Flattening is the process of transforming the tree into a flat list of artifacts. This list order becomes the classpath order. This is where filtering is applied as well.

Resolver historically used “pre-order” to flatten the tree into a list, but Resolver 2 offers three strategies: “pre-order”, “post-order”, and “level order” (the default).

This step operates only on the tree stored in memory. There is no resolution of any kind.

Artifact Resolution

Artifact resolution is the process of resolving (downloading and caching, if needed) the actual artifact content from local repository.

This step is implicitly used by the Dependency Graph Resolution step as well, as collector will ask for artifact descriptors (effective model) of each artifact during graph collection, and artifact descriptor calls into model builder, that in turn, during building, resolve POMs as needed (parent POMs, import POMs, mixins, etc).


In general, the steps “dependency graph collection” and “conflict resolution” are performed together.
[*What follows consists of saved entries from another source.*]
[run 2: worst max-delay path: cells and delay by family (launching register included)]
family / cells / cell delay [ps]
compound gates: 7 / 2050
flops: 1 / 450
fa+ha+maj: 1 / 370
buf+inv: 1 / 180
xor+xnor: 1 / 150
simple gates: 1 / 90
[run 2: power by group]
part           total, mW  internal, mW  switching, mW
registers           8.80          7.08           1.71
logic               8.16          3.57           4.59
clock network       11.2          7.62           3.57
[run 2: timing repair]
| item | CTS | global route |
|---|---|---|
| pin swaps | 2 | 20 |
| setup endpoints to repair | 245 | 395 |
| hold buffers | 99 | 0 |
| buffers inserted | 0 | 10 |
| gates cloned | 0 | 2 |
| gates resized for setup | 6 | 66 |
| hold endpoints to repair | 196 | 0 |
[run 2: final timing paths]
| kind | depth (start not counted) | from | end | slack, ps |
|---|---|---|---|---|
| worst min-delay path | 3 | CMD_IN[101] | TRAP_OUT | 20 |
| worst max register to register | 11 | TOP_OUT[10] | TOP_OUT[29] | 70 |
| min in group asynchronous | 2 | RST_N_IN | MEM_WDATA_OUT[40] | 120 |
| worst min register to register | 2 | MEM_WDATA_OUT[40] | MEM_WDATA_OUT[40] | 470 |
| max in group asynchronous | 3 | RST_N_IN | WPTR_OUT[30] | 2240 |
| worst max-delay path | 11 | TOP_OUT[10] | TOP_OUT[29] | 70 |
$ cat src/teu_pkg.sv
package teu_pkg;

  // ----------------------------------------------------------------
  // Exception types
  // ----------------------------------------------------------------
  localparam int TEU_NUM_TYPES = 5;
  localparam int TEU_EXC_STACK = 0;
  localparam int TEU_EXC_SOFT = 1;
  localparam int TEU_EXC_BRK = 2;
  localparam int TEU_EXC_ILLEGAL = 3;
  localparam int TEU_EXC_HALT = 4;
  typedef logic [TEU_NUM_TYPES-1:0] teu_exc_vec_t;
  localparam teu_exc_vec_t TEU_HALT_MASK = 5'h10;
  localparam teu_exc_vec_t TEU_NO_EXC = 5'h00;

  // ----------------------------------------------------------------
  // Widths
  // ----------------------------------------------------------------
  localparam int TEU_TID_W = 4;
  localparam int TEU_ADDR_W = 8;
  localparam int TEU_ENTRY_LSB = 4;
  localparam int TEU_ENTRY_W = 32 - TEU_ENTRY_LSB;
  localparam logic [TEU_ENTRY_LSB-1:0] TEU_ENTRY_PAD = 4'h0;

  // ----------------------------------------------------------------
  // Register map (byte addresses)
  // ----------------------------------------------------------------
  localparam logic [TEU_ADDR_W-1:0] TEU_OFF_ENTRY = 8'h00;
  localparam logic [3:0] TEU_REG_CTRL = 4'h0;
  localparam logic [3:0] TEU_REG_ENSTAT = 4'h4;
  localparam logic [3:0] TEU_REG_RET = 4'h8;
  localparam int TEU_MASTER_BIT = 0;
  localparam int TEU_EN_LSB = 0;
  localparam int TEU_STAT_LSB = 8;
  localparam logic [31:0] TEU_READ_ZERO = 32'h0000_0000;

  // ----------------------------------------------------------------
  // Thread state
  // ----------------------------------------------------------------
  typedef enum logic [1:0] {
    TEU_ST_APP = 2'b00,
    TEU_ST_ENTER = 2'b01,
    TEU_ST_ROUTINE = 2'b10,
    TEU_ST_LEAVE = 2'b11
  } teu_state_t;

  typedef struct packed {
    teu_state_t st;
    teu_exc_vec_t en;
    teu_exc_vec_t stat;
    logic [31:0] ret;
  } teu_thread_t;

  // ----------------------------------------------------------------
  // Carriers
  // ----------------------------------------------------------------
  typedef struct packed {
    logic read;
    logic write;
    logic [TEU_ADDR_W-1:0] address;
    logic [31:0] writedata;
  } teu_avs_req_t;

  typedef struct packed {
    logic [31:0] readdata;
    logic waitrequest;
  } teu_avs_rsp_t;

  typedef struct packed {
    logic valid;
    logic [TEU_TID_W-1:0] thread;
    teu_exc_vec_t mask;
  } teu_dispatch_t;

  typedef struct packed {
    logic valid;
    logic [TEU_TID_W-1:0] thread;
    teu_exc_vec_t types;
  } teu_event_t;

  typedef struct packed {
    logic valid;
    logic [TEU_ENTRY_W-1:0] addr;
  } teu_entry_load_t;

  typedef struct packed {
    logic valid;
    logic [TEU_TID_W-1:0] thread;
    logic entry;
    logic [31:0] addr;
  } teu_ip_load_t;

endpackage

$ cat src/teu_top.sv
// Behaviour
// - Five exception types; four synchronous from issue, halt asynchronous from a pin.
// - A thread latches only exception types whose enable bit is set.
// - New-thread dispatch loads the delivered mask into that thread's enables.
// - Enables are read/write by software anytime; effect on later recognition.
// - One 32-bit entry pointer per context, loaded at each context switch.
// - Every hardware thread has its own three exception control registers.
// - Hardware and software touch exception bits at exclusive times; no atomics.
// - After an exception is raised, no application instruction issues until return.
// - On entry save thread IP as return pointer, then load entry pointer.
// - Routine keeps the thread's priority, register space and thread state.
// - Register-in-flight dependencies of the thread stay enforced in the routine.
// - Exceptions inside the routine are latched but cause no nested entry.
// - One pending exception per type; repeats are lost until status cleared.
// - Accumulators are not saved or restored by hardware.
// - Channel masks keep their application values on routine entry.
// - Flags, mask stacks and other registers are not preserved by hardware.
// - Status still set at routine exit forces immediate re-entry.
// - Clearing master bit restores return pointer to IP when nothing pending.
// - Return pointer keeps its captured value unless software writes it.
// - Entry pointer is 16-byte aligned; only upper 28 bits are delivered.
module teu_top #(
  parameter int NUM_THREADS = 4
) (
  input wire logic clk,
  input wire logic rstn,
  input wire teu_pkg::teu_avs_req_t avs_req,
  output teu_pkg::teu_avs_rsp_t avs_rsp,
  input wire logic halt_pin,
  input wire teu_pkg::teu_dispatch_t dispatch,
  input wire teu_pkg::teu_entry_load_t entry_load,
  input wire teu_pkg::teu_event_t exc_event,
  input wire logic [NUM_THREADS-1:0][31:0] cur_ip,
  output teu_pkg::teu_ip_load_t ip_load,
  output logic [NUM_THREADS-1:0] app_issue_hold
);
  import teu_pkg::*;

  typedef struct packed {
    teu_thread_t [NUM_THREADS-1:0] th;
    logic [TEU_ENTRY_W-1:0] entry;
    logic halt_s1;
    logic halt_s2;
    logic halt_d;
    teu_avs_rsp_t rsp;
    teu_ip_load_t ipl;
    logic [NUM_THREADS-1:0] hold;
  } teu_regs_t;

  teu_regs_t r;
  teu_regs_t next_r;

  logic halt_rise;
  logic acc_first;
  logic wr_take;
  logic grant_found;
  logic [TEU_TID_W-1:0] grant_tid;
  logic [NUM_THREADS-1:0] wr_ctrl;
  logic [NUM_THREADS-1:0] wr_es;
  logic [NUM_THREADS-1:0] wr_ret;
  logic [NUM_THREADS-1:0] master_clear;

  // ----------------------------------------------------------------
  // Next-state logic
  // ----------------------------------------------------------------
  always_comb begin
    teu_exc_vec_t ev;
    teu_exc_vec_t latch;
    logic [31:0] rd;
    logic hit;
    next_r = r;
    rd = TEU_READ_ZERO;
    ev = TEU_NO_EXC;
    latch = TEU_NO_EXC;
    hit = 1'b0;
    grant_found = 1'b0;
    grant_tid = '0;
    wr_ctrl = '0;
    wr_es = '0;
    wr_ret = '0;
    master_clear = '0;

    // Halt pin crosses in through two flops, edge taken after them
    next_r.halt_s1 = halt_pin;
    next_r.halt_s2 = r.halt_s1;
    next_r.halt_d = r.halt_s2;
    halt_rise = r.halt_s2 & ~r.halt_d;

    // Bus: one wait cycle, then waitrequest low for exactly one cycle
    acc_first = (avs_req.read | avs_req.write) & r.rsp.waitrequest;
    wr_take = avs_req.write & ~r.rsp.waitrequest;
    next_r.rsp.waitrequest = ~acc_first;

    // Per-context entry pointer from the context loader
    if (entry_load.valid) begin
      next_r.entry = entry_load.addr;
    end

    // Lowest numbered thread needing an IP redirect wins this cycle
    for (int t = NUM_THREADS - 1; t >= 0; t--) begin
      if (r.th[t].st == TEU_ST_ENTER || r.th[t].st == TEU_ST_LEAVE) begin
        grant_found = 1'b1;
        grant_tid = TEU_TID_W'(t);
      end
    end

    if (avs_req.address == TEU_OFF_ENTRY) begin
      rd = {r.entry, TEU_ENTRY_PAD};
    end

    for (int t = 0; t < NUM_THREADS; t++) begin
      hit = (avs_req.address[7:4] == 4'(t + 1));
      wr_ctrl[t] = wr_take & hit & (avs_req.address[3:0] == TEU_REG_CTRL);
      wr_es[t] = wr_take & hit & (avs_req.address[3:0] == TEU_REG_ENSTAT);
      wr_ret[t] = wr_take & hit & (avs_req.address[3:0] == TEU_REG_RET);
      master_clear[t] = wr_ctrl[t] & ~avs_req.writedata[TEU_MASTER_BIT];

      if (hit && avs_req.address[3:0] == TEU_REG_CTRL) begin
        rd = 32'(r.th[t].st != TEU_ST_APP);
      end
      if (hit && avs_req.address[3:0] == TEU_REG_ENSTAT) begin
        rd = (32'(r.th[t].stat) << TEU_STAT_LSB) | 32'(r.th[t].en);
      end
      if (hit && avs_req.address[3:0] == TEU_REG_RET) begin
        rd = r.th[t].ret;
      end

      // Gather this thread's events
      ev = TEU_NO_EXC;
      if (exc_event.valid && exc_event.thread == TEU_TID_W'(t)) begin
        ev = exc_event.types & ~TEU_HALT_MASK;
      end
      if (halt_rise) begin
        ev = ev | TEU_HALT_MASK;
      end

      // Software access to enables and status
      if (wr_es[t]) begin
        next_r.th[t].en = avs_req.writedata[TEU_EN_LSB +: TEU_NUM_TYPES];
        next_r.th[t].stat = r.th[t].stat & ~avs_req.writedata[TEU_STAT_LSB +: TEU_NUM_TYPES];
      end
      latch = ev & r.th[t].en;
      // Event beats a clear in the same cycle; repeats merge into one bit
      next_r.th[t].stat = next_r.th[t].stat | latch;

      if (wr_ret[t]) begin
        next_r.th[t].ret = avs_req.writedata;
      end

      case (r.th[t].st)
        TEU_ST_APP: begin
          // Any latched status gives a single entry for all types
          if (|next_r.th[t].stat) begin
            next_r.th[t].st = TEU_ST_ENTER;
            next_r.th[t].ret = cur_ip[t];
          end
        end
        TEU_ST_ENTER: begin
          if (grant_found && grant_tid == TEU_TID_W'(t)) begin
            next_r.th[t].st = TEU_ST_ROUTINE;
          end
        end
        TEU_ST_ROUTINE: begin
          // No nested entry here; exit decided by the master bit, or by a dispatch to this thread
          if (master_clear[t]) begin
            if (|next_r.th[t].stat) begin
              next_r.th[t].st = TEU_ST_ENTER;
            end else begin
              next_r.th[t].st = TEU_ST_LEAVE;
            end
          end
        end
        TEU_ST_LEAVE: begin
          if (grant_found && grant_tid == TEU_TID_W'(t)) begin
            next_r.th[t].st = TEU_ST_APP;
          end
        end
        default: begin
          next_r.th[t].st = TEU_ST_APP;
        end
      endcase

      // Dispatch starts the thread afresh with the kernel's mask
      if (dispatch.valid && dispatch.thread == TEU_TID_W'(t)) begin
        next_r.th[t].en = dispatch.mask;
        next_r.th[t].stat = TEU_NO_EXC;
        next_r.th[t].st = TEU_ST_APP;
      end

      next_r.hold[t] = (next_r.th[t].st != TEU_ST_APP);
    end

    if (acc_first) begin
      next_r.rsp.readdata = rd;
    end

    // Only the IP is redirected, on the same thread slot and priority.
    // Scoreboard, accumulators, channel masks, flags and mask stacks are untouched.
    next_r.ipl.valid = grant_found;
    next_r.ipl.thread = grant_tid;
    next_r.ipl.entry = (r.th[grant_tid].st == TEU_ST_ENTER);
    if (r.th[grant_tid].st == TEU_ST_ENTER) begin
      next_r.ipl.addr = {r.entry, TEU_ENTRY_PAD};
    end else begin
      next_r.ipl.addr = r.th[grant_tid].ret;
    end
  end

  // ----------------------------------------------------------------
  // State register
  // ----------------------------------------------------------------
  always_ff @(posedge clk or negedge rstn) begin
    if (!rstn) begin
      r <= '0;
      r.rsp.waitrequest <= 1'b1;
    end else begin
      r <= next_r;
    end
  end

  assign avs_rsp = r.rsp;
  assign ip_load = r.ipl;
  assign app_issue_hold = r.hold;
endmodule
The name we give that operation is “dependency collection”. The “flattening” and “artifact resolving” are also usually done together, and we use for those the term “artifact resolution”. To make the story more confusing, when all the steps are performed together is also called “dependency resolution”. The Resolver API reflects this terminology and offers methods doing collection, resolution or both. *

  • The method CollectResult collectDependencies(RepositorySystemSession session, CollectRequest request) performs only the collection step, as its name suggests. Hence, only the steps “collection” and “conflict resolution” are performed.
  • Method List<ArtifactResult> resolveArtifacts(RepositorySystemSession session, Collection<? extends ArtifactRequest> requests) performs only the artifact resolving step.
  • Method DependencyResult resolveDependencies(RepositorySystemSession session, DependencyRequest request) performs both collection and resolution steps.

Each subsequent step depends on the previous one. For example a “dirty graph” cannot be flattened (due to possible cycles). Many times, what you want depends on your use case. For example, to investigate the dependency graph, one may want to collect the dirty graph, but not conflict resolve it.